If you go by their HD tv listings today, ESPN is well on its way to becoming just a
footnote in the 50 year history of tv sports programming. Just take a look at their
pitiful 'sports' tv listings for today's prime sports hours, 12 noon to 11pm, Sunday,
October 29, 2006.

ESPN HD
NFL Countdown
Bowling
Hot Dog Eating
Hamburger (eating?)
Figure Skating 
SportsCenter
College Football
SportsCenter

ESPN2 HD
Drag Racing
NHRA
Volleyball
Cheerleading
Streetball (4 hrs)?
Soccer
Drag Racing (3 hrs)
Poker

What a "revoltin' development"!

The good news, of course, is that those avid sports fans who have lost the
remote will get to broaden their scope of interest in other "sports", such as
hot dog eating. :lol:


----------



## Cholly (Mar 22, 2004)

Nick: I'll grant you that the schedule doesn't have much going on, but then , there isn't a lot of sports activity at the moment. The baseball season is over and the NBA season hasn't started yet. To their credit, ESPN does have a college football game on today, and tomorrow night, it's Monday Night Football. At least, they're not showing Mickey Mouse Club reruns!


----------



## SamC (Jan 20, 2003)

Yes, by all means run first run live sports vs. the NFL on CBS and Fox and NASCAR on NBC. Yep, that is the ticket right there, bub.


----------



## Stewart Vernon (Jan 7, 2005)

Ummm... since ESPN has never had NFL football during the day on Sunday... and only the Sunday night game when they did have NFL on Sunday until this year... I don't see how comparing today's ESPN lineup makes them now suddenly irrelevant.

They would always have been irrelevant using that logic for the entire history of ESPN's existence since NFL Sunday daytime programming has always been on the OTA networks during ESPN's existence.


----------



## jimbo09 (Sep 26, 2006)

Well for people who don't want to purchase many sports subscriptions (college fb, college bb, mlb, nba) ESPN is a good way to get a lot of sports on the cheap. They ran 2-5 MLB games weekly. with lots of good match-ups. I think they'll run many NBA and college b-ball games coming up soon, as usual. 

Sportcenter is the "must see TV' show nightly for most sports fans.

Plus, why bother competing too hard with the NFL on sunday afternoon? 

From the first kick-off 'till NBC SNF, they could run ESPNEWS on all their channels for all I care. 
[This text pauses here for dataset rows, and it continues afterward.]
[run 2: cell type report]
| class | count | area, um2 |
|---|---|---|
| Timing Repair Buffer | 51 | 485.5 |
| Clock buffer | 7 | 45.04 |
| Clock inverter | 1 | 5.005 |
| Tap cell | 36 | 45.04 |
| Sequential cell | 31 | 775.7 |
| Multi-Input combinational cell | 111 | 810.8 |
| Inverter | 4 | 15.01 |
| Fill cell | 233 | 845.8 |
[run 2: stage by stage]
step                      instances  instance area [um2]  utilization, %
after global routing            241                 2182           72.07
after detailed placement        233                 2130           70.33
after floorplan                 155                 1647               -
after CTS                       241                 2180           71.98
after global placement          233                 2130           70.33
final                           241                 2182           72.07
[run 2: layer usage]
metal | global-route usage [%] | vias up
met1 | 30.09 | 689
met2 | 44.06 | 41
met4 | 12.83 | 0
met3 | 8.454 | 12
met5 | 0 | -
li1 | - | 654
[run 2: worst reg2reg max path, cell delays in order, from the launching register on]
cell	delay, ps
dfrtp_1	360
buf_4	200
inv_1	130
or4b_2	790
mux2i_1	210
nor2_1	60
File: config.mk
export PLATFORM = sky130hd
export DESIGN_NAME = alu_result_buffer_flat
export DESIGN_NICKNAME = d
export VERILOG_FILES = /design/src/rtl/alu_result_buffer_if.sv /design/src/rtl/alu_result_buffer.sv /design/src/flat_wrapper.sv
export SDC_FILE = /design/constraint.sdc
export NUM_CORES = 1
export LEC_CHECK = 0
export BUFFER_PORTS_ARGS = -buffer_cell sky130_fd_sc_hd__clkbuf_2
export CAP_MARGIN = 20
export CORE_AREA = 2 2 61 87
export DETAILED_ROUTE_END_ITERATION = 10
export DIE_AREA = 0 0 63 89
export GPL_TIMING_DRIVEN = 0
export PLACE_DENSITY = 0.82
export SYNTH_ARGS = -nofsm -noshare
export SYNTH_HDL_FRONTEND = slang
export SYNTH_SLANG_ARGS = --single-unit
File: constraint.sdc
create_clock -name clk -period 3.3 [get_ports clk]
set_input_delay 0.33 -clock clk [delete_from_list [all_inputs] [get_ports clk]]
set_output_delay 0.33 -clock clk [all_outputs]
set_load 0.02 [all_outputs]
With all due respect, I think you are way off base on this one.


----------



## Mustang Dave (Oct 13, 2006)

Starting next year ESPN and ESPN2 are making a pretty significant jump into the Nascar circle. The second half of the Nextel Cup season will be split between ESPN and ABC and ESPN2 will air all of the Nextel Busch races. They are also adding supporting Nascar shows and pre-race countdowns. I suppose if one is not a Nascar fan though this ranks about the same as another Hot Dog eating contest. :lol:


----------



## agreer (Apr 7, 2006)

Mustang Dave said:


> Starting next year ESPN and ESPN2 are making a pretty significant jump into the Nascar circle. The second half of the Nextel Cup season will be split between ESPN and ABC and ESPN2 will air all of the Nextel Busch races. They are also adding supporting Nascar shows and pre-race countdowns. I suppose if one is not a Nascar fan though this ranks about the same as another Hot Dog eating contest. :lol:


Now we just need to move Sunday Night Football and I will never have to put up with the bathtub-echo on NBC-HD live feeds...


----------



## Deke Leonard (Nov 3, 2006)

What I miss about ESPN is that they used to have a couple of hours of Sports Center on in the morning then fill the rest of the day with replays of completed events. I would stay clear of the morning paper and Sports Center so I wouldn't know who won. Not knowing the final, it was like watching it live. I don't care for their orignal programing and 6 hours of repeated Sports Center every morning is just to much. That's the way I see it.


----------



## bluedogok (Sep 9, 2006)

I wish they still had Australian Rules Football like they did 20 years ago instead of it being relegated to Setanta Sports for an extra fee, which I already pay a bunch for Sunday Ticket, Extra Innings and Center Ice.


----------



## JM Anthony (Nov 16, 2003)

bluedogok said:


> I wish they still had Australian Rules Football like they did 20 years ago instead of it being relegated to Setanta Sports for an extra fee, which I already pay a bunch for Sunday Ticket, Extra Innings and Center Ice.


+1 I'd like to see them provide even more diversity in their programming. I love some of the sports that don't get a ton of exposure. Table tennis is a good example. Those guys (and gals) are fun to watch.

John


----------



## colavsfaninnwia (Jan 25, 2006)

I will add another, how about CFL football?


----------



## Deke Leonard (Nov 3, 2006)

colavsfaninnwia said:


> I will add another, how about CFL football?


Back in the mid to late 80s they had the CFL, I rather enjoyed it.


----------



## bluedogok (Sep 9, 2006)

You can find CFL games on the regional sports networks and even a few live games. There are a couple of games showing tonight.


----------



## jimbo09 (Sep 26, 2006)

bluedogok said:


> You can find CFL games on the regional sports networks and even a few live games. There are a couple of games showing tonight.


CFL is shown on the following networks:

Channel 621 - MSGN 
Channel 623 - NESN 
Channel 624 - FSN NY
Channel 629 - CSN MD/DC 
Channel 640 - CSN Chicago
Channel 644 - Altitude 
Channel 656 - CSN West

This week are the conference finals, next week is the Grey Cup, all of those games should be shown live. From their webpage here are times for CSN West (No Cal, SF, SJ, Sac, Monterey, Central Coast, etc):

Sunday, November 12 Scotiabank Championship at TBD 12:00 PM 
Sunday, November 12 Scotiabank Championship at TBD 3:00 PM

2006 CFL GREY CUP CHAMPIONSHIP 
Sunday, November 19 Winnipeg, Manitoba at Canad Inns Stadium 3:00 PM

Times are PST, of course


----------



## kikkenit2 (Oct 26, 2006)

CFL is also shown live in HD on dish ch 9477 Worldsport. HDSportsGuide.com says Grey Cup for sure. Program guide is currently showing to be announced. They also show live soccer from Spain. Anybody else watch the old voom channels?


----------